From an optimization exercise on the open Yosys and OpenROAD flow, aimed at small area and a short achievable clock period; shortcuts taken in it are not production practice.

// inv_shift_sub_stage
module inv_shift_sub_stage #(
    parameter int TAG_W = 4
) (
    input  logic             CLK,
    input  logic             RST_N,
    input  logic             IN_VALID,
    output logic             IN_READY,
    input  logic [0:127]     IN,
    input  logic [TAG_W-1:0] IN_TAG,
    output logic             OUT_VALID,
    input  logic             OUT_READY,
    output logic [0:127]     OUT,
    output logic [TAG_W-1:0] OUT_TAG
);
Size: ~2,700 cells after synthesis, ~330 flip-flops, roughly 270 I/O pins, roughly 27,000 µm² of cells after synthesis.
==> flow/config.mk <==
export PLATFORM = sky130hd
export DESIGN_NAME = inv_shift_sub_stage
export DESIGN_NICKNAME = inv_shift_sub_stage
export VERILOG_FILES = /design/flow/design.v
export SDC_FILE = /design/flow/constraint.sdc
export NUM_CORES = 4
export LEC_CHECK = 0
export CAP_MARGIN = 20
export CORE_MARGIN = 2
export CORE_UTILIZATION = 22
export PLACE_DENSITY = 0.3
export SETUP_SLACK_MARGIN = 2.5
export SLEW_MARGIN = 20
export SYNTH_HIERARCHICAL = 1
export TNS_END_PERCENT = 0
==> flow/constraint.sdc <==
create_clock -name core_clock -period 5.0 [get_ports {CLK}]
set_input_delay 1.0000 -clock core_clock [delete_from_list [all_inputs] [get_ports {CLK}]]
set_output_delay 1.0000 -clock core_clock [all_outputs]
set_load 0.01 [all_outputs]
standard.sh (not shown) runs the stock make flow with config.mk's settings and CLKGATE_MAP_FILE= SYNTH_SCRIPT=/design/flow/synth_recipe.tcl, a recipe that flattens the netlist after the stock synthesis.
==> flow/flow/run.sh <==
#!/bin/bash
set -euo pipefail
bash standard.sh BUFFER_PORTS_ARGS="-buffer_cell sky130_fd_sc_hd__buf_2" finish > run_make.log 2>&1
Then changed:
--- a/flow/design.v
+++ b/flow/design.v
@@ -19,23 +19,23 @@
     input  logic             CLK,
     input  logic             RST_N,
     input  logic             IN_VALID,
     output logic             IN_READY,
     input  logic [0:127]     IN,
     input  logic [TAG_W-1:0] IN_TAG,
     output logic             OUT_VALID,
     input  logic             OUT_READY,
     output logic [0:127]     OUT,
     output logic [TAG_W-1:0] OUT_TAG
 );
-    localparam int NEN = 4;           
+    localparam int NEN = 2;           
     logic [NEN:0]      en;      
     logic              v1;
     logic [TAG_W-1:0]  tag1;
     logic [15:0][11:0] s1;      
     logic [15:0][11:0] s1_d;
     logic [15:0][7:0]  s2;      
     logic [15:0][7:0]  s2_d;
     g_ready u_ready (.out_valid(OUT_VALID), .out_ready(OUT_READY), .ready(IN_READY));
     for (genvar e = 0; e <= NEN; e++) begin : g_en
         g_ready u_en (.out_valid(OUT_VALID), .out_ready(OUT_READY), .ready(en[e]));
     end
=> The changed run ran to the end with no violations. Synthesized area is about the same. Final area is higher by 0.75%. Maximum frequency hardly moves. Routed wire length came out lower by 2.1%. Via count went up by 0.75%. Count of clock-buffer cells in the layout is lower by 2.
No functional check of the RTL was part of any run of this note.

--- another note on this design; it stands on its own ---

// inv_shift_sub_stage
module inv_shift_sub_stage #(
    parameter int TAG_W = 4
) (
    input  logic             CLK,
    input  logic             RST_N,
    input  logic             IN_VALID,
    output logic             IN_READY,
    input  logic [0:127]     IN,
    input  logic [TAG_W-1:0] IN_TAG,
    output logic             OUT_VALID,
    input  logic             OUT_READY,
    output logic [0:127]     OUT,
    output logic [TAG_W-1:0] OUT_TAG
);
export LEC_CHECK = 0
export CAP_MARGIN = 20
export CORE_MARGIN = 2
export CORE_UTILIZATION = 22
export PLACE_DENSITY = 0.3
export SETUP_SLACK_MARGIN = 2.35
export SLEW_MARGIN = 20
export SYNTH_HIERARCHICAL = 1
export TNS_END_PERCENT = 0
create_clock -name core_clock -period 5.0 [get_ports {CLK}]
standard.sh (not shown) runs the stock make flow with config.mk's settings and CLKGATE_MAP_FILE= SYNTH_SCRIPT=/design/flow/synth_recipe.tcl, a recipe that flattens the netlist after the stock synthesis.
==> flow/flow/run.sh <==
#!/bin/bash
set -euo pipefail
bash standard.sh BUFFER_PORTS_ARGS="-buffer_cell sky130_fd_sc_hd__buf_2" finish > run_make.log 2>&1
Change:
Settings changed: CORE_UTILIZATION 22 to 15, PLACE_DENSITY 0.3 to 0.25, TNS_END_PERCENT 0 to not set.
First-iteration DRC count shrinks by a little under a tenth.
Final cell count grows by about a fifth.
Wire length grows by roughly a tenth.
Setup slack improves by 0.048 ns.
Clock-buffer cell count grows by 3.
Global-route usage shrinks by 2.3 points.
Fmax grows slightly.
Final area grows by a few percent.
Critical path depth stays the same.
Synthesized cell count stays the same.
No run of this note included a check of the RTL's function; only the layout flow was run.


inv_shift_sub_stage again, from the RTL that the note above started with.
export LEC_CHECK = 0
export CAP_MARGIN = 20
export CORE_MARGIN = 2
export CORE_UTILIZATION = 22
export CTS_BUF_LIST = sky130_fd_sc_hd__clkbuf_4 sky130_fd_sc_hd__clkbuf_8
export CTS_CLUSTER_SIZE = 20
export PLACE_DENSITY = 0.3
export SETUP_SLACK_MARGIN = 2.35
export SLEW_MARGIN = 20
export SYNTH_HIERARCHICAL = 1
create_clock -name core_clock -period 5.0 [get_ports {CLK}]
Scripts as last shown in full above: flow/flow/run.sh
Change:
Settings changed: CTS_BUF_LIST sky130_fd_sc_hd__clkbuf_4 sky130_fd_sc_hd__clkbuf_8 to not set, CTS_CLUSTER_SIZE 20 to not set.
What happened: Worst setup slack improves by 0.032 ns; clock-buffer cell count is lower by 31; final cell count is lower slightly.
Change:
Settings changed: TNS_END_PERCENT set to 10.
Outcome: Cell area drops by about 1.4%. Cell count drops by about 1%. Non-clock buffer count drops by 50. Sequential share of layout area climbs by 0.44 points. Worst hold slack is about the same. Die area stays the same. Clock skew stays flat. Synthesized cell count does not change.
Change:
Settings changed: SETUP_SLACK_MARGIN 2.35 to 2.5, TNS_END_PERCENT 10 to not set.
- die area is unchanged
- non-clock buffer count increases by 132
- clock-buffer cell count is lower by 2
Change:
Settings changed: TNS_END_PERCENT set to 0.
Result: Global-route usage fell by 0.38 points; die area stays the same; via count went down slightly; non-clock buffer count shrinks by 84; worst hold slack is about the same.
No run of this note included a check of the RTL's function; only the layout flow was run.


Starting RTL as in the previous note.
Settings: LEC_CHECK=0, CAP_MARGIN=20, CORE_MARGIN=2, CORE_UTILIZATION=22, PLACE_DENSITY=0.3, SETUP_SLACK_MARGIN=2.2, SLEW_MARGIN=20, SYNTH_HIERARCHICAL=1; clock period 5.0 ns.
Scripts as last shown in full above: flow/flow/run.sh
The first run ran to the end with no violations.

§ **TASK TO COMPLETE**:
Using the material above, report each line where "count" occurs.

§ **ANSWER TO THE PROBLEM**:
=> The changed run ran to the end with no violations. Synthesized area is about the same. Final area is higher by 0.75%. Maximum frequency hardly moves. Routed wire length came out lower by 2.1%. Via count went up by 0.75%. Count of clock-buffer cells in the layout is lower by 2.
First-iteration DRC count shrinks by a little under a tenth.
Final cell count grows by about a fifth.
Clock-buffer cell count grows by 3.
Synthesized cell count stays the same.
What happened: Worst setup slack improves by 0.032 ns; clock-buffer cell count is lower by 31; final cell count is lower slightly.
Outcome: Cell area drops by about 1.4%. Cell count drops by about 1%. Non-clock buffer count drops by 50. Sequential share of layout area climbs by 0.44 points. Worst hold slack is about the same. Die area stays the same. Clock skew stays flat. Synthesized cell count does not change.
- non-clock buffer count increases by 132
- clock-buffer cell count is lower by 2
Result: Global-route usage fell by 0.38 points; die area stays the same; via count went down slightly; non-clock buffer count shrinks by 84; worst hold slack is about the same.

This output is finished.